First, is any conclusion of design necessarily religious? Pope Mary didn’t think so, and she’s infallible.
Then is design a philosophical conclusion, a scientific one, or maybe both? Here’s where serious opinions diverge. On the one hand, some people think that, if a conclusion implicates an intelligent agent (even merely a human mind), or if it threatens to point beyond nature, it’s better classified as philosophy. On the other hand, I regard design as a completely scientific conclusion. For many years philosophers have struggled to come up with an airtight definition of science, without much luck. But as a rough-and-ready definition, I count as “scientific” any conclusion that relies heavily and exclusively on detailed physical evidence, plus standard logic. No relying on holy books or prophetic dreams. Just the data about nature that is pu
blicly available in journals and books, plus standard modes of reasoning.
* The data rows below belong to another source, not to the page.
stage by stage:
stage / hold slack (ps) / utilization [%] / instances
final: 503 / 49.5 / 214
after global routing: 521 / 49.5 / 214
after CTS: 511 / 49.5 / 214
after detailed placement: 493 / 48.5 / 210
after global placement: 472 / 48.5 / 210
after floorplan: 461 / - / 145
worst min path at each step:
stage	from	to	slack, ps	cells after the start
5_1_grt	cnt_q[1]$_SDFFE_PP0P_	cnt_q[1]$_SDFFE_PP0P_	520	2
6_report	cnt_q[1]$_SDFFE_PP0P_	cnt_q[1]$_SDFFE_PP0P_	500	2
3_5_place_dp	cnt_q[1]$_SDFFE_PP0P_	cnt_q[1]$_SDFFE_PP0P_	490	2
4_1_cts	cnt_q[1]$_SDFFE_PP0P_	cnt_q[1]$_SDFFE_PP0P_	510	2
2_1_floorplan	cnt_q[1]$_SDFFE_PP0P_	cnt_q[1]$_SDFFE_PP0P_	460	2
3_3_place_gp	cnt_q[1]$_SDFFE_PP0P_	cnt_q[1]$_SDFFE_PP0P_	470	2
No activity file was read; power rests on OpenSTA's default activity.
==> src/rtl/frame_seq_pkg.sv <==
// Shared constants, state encoding and address helper for the frame sequencer.
package frame_seq_pkg;

  localparam int ADDR_WIDTH_DEF    = 20;
  localparam int OFFSET_OUTPUT_DEF = 393216;
  localparam int OFFSET_OVALID_DEF = 395264;
  localparam int OFFSET_RESET_DEF  = 395272;
  localparam int OFFSET_WEIGHT_DEF = 395276;
  localparam int IMG_WORDS_DEF     = 98304;
  localparam int WT_WORDS_DEF      = 38488;
  localparam int OUT_WORDS_DEF     = 512;
  localparam int RST_WAIT_DEF      = 16;

  typedef enum logic [3:0] {
    ST_IDLE,
    ST_SRST,
    ST_RWAIT,
    ST_LOAD_WT,
    ST_LOAD_IMG,
    ST_WAIT_DONE,
    ST_RD_ADDR,
    ST_RD_CAP,
    ST_OUT
  } state_t;

  typedef enum logic [1:0] {
    WR_NONE,
    WR_SRST,
    WR_WT,
    WR_IMG
  } wr_src_t;

  function automatic logic [31:0] word_addr(input int base, input logic [16:0] idx);
    return 32'(base) + {13'b0, idx, 2'b00};
  endfunction

endpackage
<file path="config.mk">
export PLATFORM = sky130hd
export DESIGN_NAME = guess_round_ctrl
export DESIGN_NICKNAME = d
export VERILOG_FILES = /design/src/rtl/guess_round_ctrl.sv
export SDC_FILE = /design/constraint.sdc
export NUM_CORES = 1
export LEC_CHECK = 0
export BUFFER_PORTS_ARGS = -buffer_cell sky130_fd_sc_hd__buf_2
export CAP_MARGIN = 20
export CORE_ASPECT_RATIO = 0.5
export CORE_MARGIN = 4
export CORE_UTILIZATION = 40
export DETAILED_ROUTE_END_ITERATION = 7
export GPL_TIMING_DRIVEN = 0
export HOLD_SLACK_MARGIN = 0.03
export PLACE_DENSITY = 0.73
export SLEW_MARGIN = 20
export SYNTH_ARGS = -nofsm -noshare
export SYNTH_HDL_FRONTEND = slang
export SYNTH_SLANG_ARGS = --single-unit
</file>
<file path="constraint.sdc">
create_clock -name clk -period 3.3 [get_ports clk]
set_input_delay 0.495 -clock clk [delete_from_list [all_inputs] [get_ports clk]]
set_output_delay 0.495 -clock clk [all_outputs]
set_load 0.005 [all_outputs]
</file>
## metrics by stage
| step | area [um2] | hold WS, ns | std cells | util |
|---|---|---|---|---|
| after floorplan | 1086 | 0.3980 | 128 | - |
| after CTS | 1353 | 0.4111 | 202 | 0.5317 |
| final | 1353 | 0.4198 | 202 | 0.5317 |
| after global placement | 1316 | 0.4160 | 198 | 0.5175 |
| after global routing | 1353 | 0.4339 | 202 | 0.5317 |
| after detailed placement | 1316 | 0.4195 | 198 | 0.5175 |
**config.mk**
```make
export PLATFORM = sky130hd
export DESIGN_NAME = seg_scan_ctrl
export DESIGN_NICKNAME = d
export VERILOG_FILES = /design/src/rtl/seg_pkg.sv /design/src/rtl/seg_scan_timer.sv /design/src/rtl/seg_scan_ctrl.sv
export SDC_FILE = /design/constraint.sdc
export NUM_CORES = 1
export LEC_CHECK = 0
export CAP_MARGIN = 20
export CELL_PAD_IN_SITES_DETAIL_PLACEMENT = 0
export CELL_PAD_IN_SITES_GLOBAL_PLACEMENT = 1
export CORE_MARGIN = 3
export CORE_UTILIZATION = 45
export DETAILED_ROUTE_END_ITERATION = 6
export DONT_BUFFER_PORTS = 1
export GPL_TIMING_DRIVEN = 0
export PLACE_DENSITY = 0.82
export SYNTH_ARGS = -nofsm -noshare
export SYNTH_HDL_FRONTEND = slang
export SYNTH_HIERARCHICAL = 1
export SYNTH_SLANG_ARGS = --single-unit
```
**constraint.sdc**
```tcl
create_clock -name clk -period 2 [get_ports clk]
set_input_delay 0.4 -clock clk [delete_from_list [all_inputs] [get_ports clk]]
set_output_delay 0.4 -clock clk [all_outputs]
set_load 0.01 [all_outputs]
```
If that’s one’s definition of a scientific conclusion, then design fits to a tee. The public data for design come from many branches of science—physics, astronomy, biology. The reasoning that leads to a conclusion of design for the universe and life is the same kind of reasoning that leads to a conclusion of design for anything—perceiving a purposeful arrangement of parts. The strength of the reasoning is publicly acknowledged, at least in regard to the general laws of the universe, by many scientists and philosophers.
PREDICTION AND TESTING
If my minimalist definition is the rough standard, then design is certainly science. However, some opponents of design demand two additional qualities of a scientific idea that they believe disqualify it. First, they say, design theory isn’t testable. It does not make specific predictions. Second, say the critics, design theory states that certain events happened by mysterious means that we cannot explain. They object to a videotape that never spots the pool shark.
Coming from Darwinists, both objections are instances of the pot calling the kettle black. Darwinism does not have a consistent record of confirmed predictions; quite the opposite. An eminent leader of the neo-Darwinian synthesis declared forthrightly a half century ago that “the search for homologous genes is quite futile.” Later work showed that “the view was entirely incorrect.” The president of the National Academy of Sciences stated that “the chemistry that makes life possible is much more elaborate and sophisticated than anything we students had ever considered.” And since the new field of evolutionary developmental biology has led to big surprises—“The most stunning discovery of Evo Devo…was entirely unanticipated”—we’re justified in thinking that the theory that guided all these expectations was wrong. Yet what price has Darwinism paid for misleading scientists? Those who overlook the falsified predictions of their own theory are in no position to demand hard-and-fast predictions of another.